**WHAT THE EXERCISE ASKS**
Search the material for the string "endpoints", then show every line where it turns up.

**SOURCE DATA**

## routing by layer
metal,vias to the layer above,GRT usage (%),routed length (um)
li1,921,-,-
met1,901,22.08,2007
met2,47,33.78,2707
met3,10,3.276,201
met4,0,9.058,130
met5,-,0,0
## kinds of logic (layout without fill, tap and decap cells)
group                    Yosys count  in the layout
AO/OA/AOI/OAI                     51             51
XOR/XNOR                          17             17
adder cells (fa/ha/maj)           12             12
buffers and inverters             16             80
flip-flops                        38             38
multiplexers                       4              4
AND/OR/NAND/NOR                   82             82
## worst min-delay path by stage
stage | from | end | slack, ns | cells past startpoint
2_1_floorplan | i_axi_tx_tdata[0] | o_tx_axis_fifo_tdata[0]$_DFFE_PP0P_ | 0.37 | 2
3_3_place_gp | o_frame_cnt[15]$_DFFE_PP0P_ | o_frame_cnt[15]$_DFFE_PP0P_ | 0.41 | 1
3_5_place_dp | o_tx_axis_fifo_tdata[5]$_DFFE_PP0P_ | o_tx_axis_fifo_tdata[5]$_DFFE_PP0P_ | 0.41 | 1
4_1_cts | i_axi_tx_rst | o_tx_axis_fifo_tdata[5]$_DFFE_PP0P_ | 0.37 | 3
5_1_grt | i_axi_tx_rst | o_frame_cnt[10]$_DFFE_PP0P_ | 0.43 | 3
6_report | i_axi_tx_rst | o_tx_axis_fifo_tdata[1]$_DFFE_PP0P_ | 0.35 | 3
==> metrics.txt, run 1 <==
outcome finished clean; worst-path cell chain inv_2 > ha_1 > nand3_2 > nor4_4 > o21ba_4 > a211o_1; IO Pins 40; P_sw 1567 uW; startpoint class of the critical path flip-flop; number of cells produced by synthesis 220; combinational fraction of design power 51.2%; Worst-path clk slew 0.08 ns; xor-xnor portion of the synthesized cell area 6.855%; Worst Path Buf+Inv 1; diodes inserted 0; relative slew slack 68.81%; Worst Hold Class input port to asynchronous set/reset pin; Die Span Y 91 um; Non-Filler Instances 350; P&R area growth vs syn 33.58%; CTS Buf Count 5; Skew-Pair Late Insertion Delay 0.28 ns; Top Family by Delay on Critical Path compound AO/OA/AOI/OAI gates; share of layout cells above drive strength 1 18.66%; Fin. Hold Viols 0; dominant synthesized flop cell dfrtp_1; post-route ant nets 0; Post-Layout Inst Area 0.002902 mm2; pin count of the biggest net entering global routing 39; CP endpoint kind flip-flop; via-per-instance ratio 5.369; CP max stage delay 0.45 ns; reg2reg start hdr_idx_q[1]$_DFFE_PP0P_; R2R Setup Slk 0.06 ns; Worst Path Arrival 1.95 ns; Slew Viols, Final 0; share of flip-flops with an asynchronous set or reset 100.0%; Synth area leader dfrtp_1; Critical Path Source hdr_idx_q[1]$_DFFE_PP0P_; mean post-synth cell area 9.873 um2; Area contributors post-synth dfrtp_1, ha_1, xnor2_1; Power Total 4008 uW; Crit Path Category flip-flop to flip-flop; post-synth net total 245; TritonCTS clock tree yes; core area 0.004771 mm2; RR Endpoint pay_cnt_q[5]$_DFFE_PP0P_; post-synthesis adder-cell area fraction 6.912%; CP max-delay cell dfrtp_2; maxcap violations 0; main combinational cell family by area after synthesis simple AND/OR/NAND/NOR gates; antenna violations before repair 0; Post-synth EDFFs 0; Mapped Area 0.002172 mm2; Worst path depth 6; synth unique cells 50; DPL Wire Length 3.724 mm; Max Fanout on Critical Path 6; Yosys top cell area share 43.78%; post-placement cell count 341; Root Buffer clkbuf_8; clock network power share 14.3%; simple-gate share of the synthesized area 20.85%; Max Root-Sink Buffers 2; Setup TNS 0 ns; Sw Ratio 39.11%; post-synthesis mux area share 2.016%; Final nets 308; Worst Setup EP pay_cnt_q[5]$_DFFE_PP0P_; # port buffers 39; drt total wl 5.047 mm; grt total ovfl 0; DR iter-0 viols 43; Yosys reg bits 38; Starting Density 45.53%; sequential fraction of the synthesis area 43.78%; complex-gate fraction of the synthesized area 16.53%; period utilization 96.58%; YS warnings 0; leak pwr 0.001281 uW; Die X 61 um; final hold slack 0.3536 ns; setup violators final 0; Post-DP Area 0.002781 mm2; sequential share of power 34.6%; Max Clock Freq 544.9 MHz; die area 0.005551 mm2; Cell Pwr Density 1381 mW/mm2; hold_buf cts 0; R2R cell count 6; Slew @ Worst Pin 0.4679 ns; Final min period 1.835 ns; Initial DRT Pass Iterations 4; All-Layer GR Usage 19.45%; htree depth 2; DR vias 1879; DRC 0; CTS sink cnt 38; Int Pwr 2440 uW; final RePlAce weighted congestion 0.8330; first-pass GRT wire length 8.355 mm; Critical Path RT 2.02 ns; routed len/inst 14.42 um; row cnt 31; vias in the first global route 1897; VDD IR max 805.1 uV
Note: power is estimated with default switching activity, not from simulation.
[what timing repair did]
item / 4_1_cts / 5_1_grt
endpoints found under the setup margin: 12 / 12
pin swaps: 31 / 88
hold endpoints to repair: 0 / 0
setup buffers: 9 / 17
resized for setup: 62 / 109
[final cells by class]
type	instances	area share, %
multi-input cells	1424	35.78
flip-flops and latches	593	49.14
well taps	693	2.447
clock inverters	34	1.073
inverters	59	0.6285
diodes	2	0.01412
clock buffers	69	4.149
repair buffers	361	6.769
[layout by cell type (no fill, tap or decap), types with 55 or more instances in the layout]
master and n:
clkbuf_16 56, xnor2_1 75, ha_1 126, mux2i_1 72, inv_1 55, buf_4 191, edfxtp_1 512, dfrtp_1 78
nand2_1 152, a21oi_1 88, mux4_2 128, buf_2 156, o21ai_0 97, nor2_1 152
[src/rtl/uart_rx.sv]
// 16x oversampling UART receiver: 2-flop synchronizer, start-bit qualification,
// mid-bit sampling, stop-bit check with rx_done / frame_err strobes.
module uart_rx
  import uart_pkg::*;
#(
  parameter int DVSR    = 651,
  parameter int DBIT    = 8,
  parameter int SB_TICK = 16
) (
  input  logic            clk,
  input  logic            reset,
  input  logic            rx,
  output logic            rx_done,
  output logic [DBIT-1:0] dout,
  output logic            frame_err,
  output logic            busy
);

  localparam int NW = (DBIT > 1) ? $clog2(DBIT) : 1;
  localparam logic [3:0]    S_MID   = 4'd7;
  localparam logic [3:0]    S_LAST  = 4'(OVERSAMPLE - 1);
  localparam logic [3:0]    SB_LAST = 4'(SB_TICK - 1);
  localparam logic [NW-1:0] N_LAST  = NW'(DBIT - 1);

  logic            tick_s;
  logic            rx_meta_r, rx_sync_r;
  rx_state_t       state_r, state_next_s;
  logic [3:0]      s_r, s_next_s;
  logic [NW-1:0]   n_r, n_next_s;
  logic [DBIT-1:0] b_r, b_next_s;
  logic            done_next_s, err_next_s;

  baud_tick_gen #(.DVSR(DVSR)) u_tick (
    .clk   (clk),
    .reset (reset),
    .tick  (tick_s)
  );

  // next-state and datapath decisions, all based on the synchronized line
  always_comb begin
    state_next_s = state_r;
    s_next_s     = s_r;
    n_next_s     = n_r;
    b_next_s     = b_r;
    done_next_s  = 1'b0;
    err_next_s   = 1'b0;
    case (state_r)
      IDLE: begin
        if (!rx_sync_r) begin
          state_next_s = START;
          s_next_s     = 4'd0;
        end else begin
          state_next_s = IDLE;
        end
      end
      START: begin
        // line must still be low at mid start bit, otherwise it was a glitch
        if (tick_s) begin
          if (s_r == S_MID) begin
            if (!rx_sync_r) begin
              state_next_s = DATA;
              s_next_s     = 4'd0;
              n_next_s     = '0;
            end else begin
              state_next_s = IDLE;
            end
          end else begin
            s_next_s = s_r + 4'd1;
          end
        end else begin
          s_next_s = s_r;
        end
      end
      DATA: begin
        if (tick_s) begin
          if (s_r == S_LAST) begin
            s_next_s = 4'd0;
            b_next_s = {rx_sync_r, b_r[DBIT-1:1]};
            if (n_r == N_LAST) begin
              state_next_s = STOP;
            end else begin
              n_next_s = n_r + {{(NW-1){1'b0}}, 1'b1};
            end
          end else begin
            s_next_s = s_r + 4'd1;
          end
        end else begin
          s_next_s = s_r;
        end
      end
      STOP: begin
        // leaving at mid stop bit lets an immediately following start edge be caught
        if (tick_s) begin
          if (s_r == SB_LAST) begin
            if (rx_sync_r) begin
              done_next_s = 1'b1;
            end else begin
              err_next_s = 1'b1;
            end
            state_next_s = IDLE;
          end else begin
            s_next_s = s_r + 4'd1;
          end
        end else begin
          s_next_s = s_r;
        end
      end
      default: begin
        state_next_s = IDLE;
      end
    endcase
  end

  // synchronizer, FSM state and registered outputs
  always_ff @(posedge clk) begin
    if (reset) begin
      rx_meta_r <= 1'b1;
      rx_sync_r <= 1'b1;
      state_r   <= IDLE;
      s_r       <= 4'd0;
      n_r       <= '0;
      b_r       <= '0;
      dout      <= '0;
      rx_done   <= 1'b0;
      frame_err <= 1'b0;
      busy      <= 1'b0;
    end else begin
      rx_meta_r <= rx;
      rx_sync_r <= rx_meta_r;
      state_r   <= state_next_s;
      s_r       <= s_next_s;
      n_r       <= n_next_s;
      b_r       <= b_next_s;
      if (done_next_s) begin
        dout <= b_r;
      end else begin
        dout <= dout;
      end
      rx_done   <= done_next_s;
      frame_err <= err_next_s;
      busy      <= (state_next_s != IDLE);
    end
  end

endmodule
`src/rtl/interval_irq_ctrl.sv`:
```
// Level interrupt controller fed by the interval timer tick.
// Counts accepted ticks and ticks lost while an interrupt is pending.
module interval_irq_ctrl #(
    parameter int CNT_W = 32,
    parameter int OVR_W = 8
) (
    input  logic             ap_clk,
    input  logic             ap_rst,
    input  logic             tick_i,
    input  logic             enable_i,
    input  logic             ack_i,
    input  logic             clr_i,
    output logic             irq_o,
    output logic [1:0]       state_o,
    output logic [CNT_W-1:0] tick_cnt_o,
    output logic [OVR_W-1:0] overrun_cnt_o,
    output logic             overrun_o
);

    typedef enum logic [1:0] {
        IDLE    = 2'b00,
        ARMED   = 2'b01,
        PENDING = 2'b10,
        BAD     = 2'b11
    } state_t;

    state_t           state_q;
    state_t           state_d;
    logic             tick_d;
    logic             tick_rise;
    logic             accept;
    logic             lost;
    logic             irq_q;
    logic [CNT_W-1:0] tick_cnt_q;
    logic [OVR_W-1:0] ovr_cnt_q;
    logic             ovr_q;

    assign tick_rise = tick_i & ~tick_d;

    always_comb begin
        state_d = state_q;
        accept  = 1'b0;
        lost    = 1'b0;
        case (state_q)
            IDLE: begin
                if (enable_i)
                    state_d = ARMED;
            end
            ARMED: begin
                if (!enable_i) begin
                    state_d = IDLE;
                end else if (tick_rise) begin
                    state_d = PENDING;
                    accept  = 1'b1;
                end
            end
            PENDING: begin
                // ack retires the old interrupt before a same-cycle tick
                if (!enable_i) begin
                    state_d = IDLE;
                end else if (tick_rise) begin
                    accept = ack_i;
                    lost   = ~ack_i;
                end else if (ack_i) begin
                    state_d = ARMED;
                end
            end
            default: state_d = IDLE;
        endcase
    end

    always_ff @(posedge ap_clk or posedge ap_rst) begin
        if (ap_rst) begin
            state_q <= IDLE;
            irq_q   <= 1'b0;
            tick_d  <= 1'b0;
        end else begin
            state_q <= state_d;
            irq_q   <= (state_d == PENDING);
            tick_d  <= tick_i;
        end
    end

    always_ff @(posedge ap_clk or posedge ap_rst) begin
        if (ap_rst) begin
            tick_cnt_q <= '0;
            ovr_cnt_q  <= '0;
            ovr_q      <= 1'b0;
        end else if (clr_i) begin
            tick_cnt_q <= '0;
            ovr_cnt_q  <= '0;
            ovr_q      <= 1'b0;
        end else begin
            if (accept)
                tick_cnt_q <= tick_cnt_q + CNT_W'(1);
            if (lost) begin
                ovr_q <= 1'b1;
                if (ovr_cnt_q != {OVR_W{1'b1}})
                    ovr_cnt_q <= ovr_cnt_q + OVR_W'(1);
            end
        end
    end

    assign irq_o         = irq_q;
    assign state_o       = state_q;
    assign tick_cnt_o    = tick_cnt_q;
    assign overrun_cnt_o = ovr_cnt_q;
    assign overrun_o     = ovr_q;

endmodule
```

**YOUR RESPONSE**
endpoints found under the setup margin: 12 / 12
hold endpoints to repair: 0 / 0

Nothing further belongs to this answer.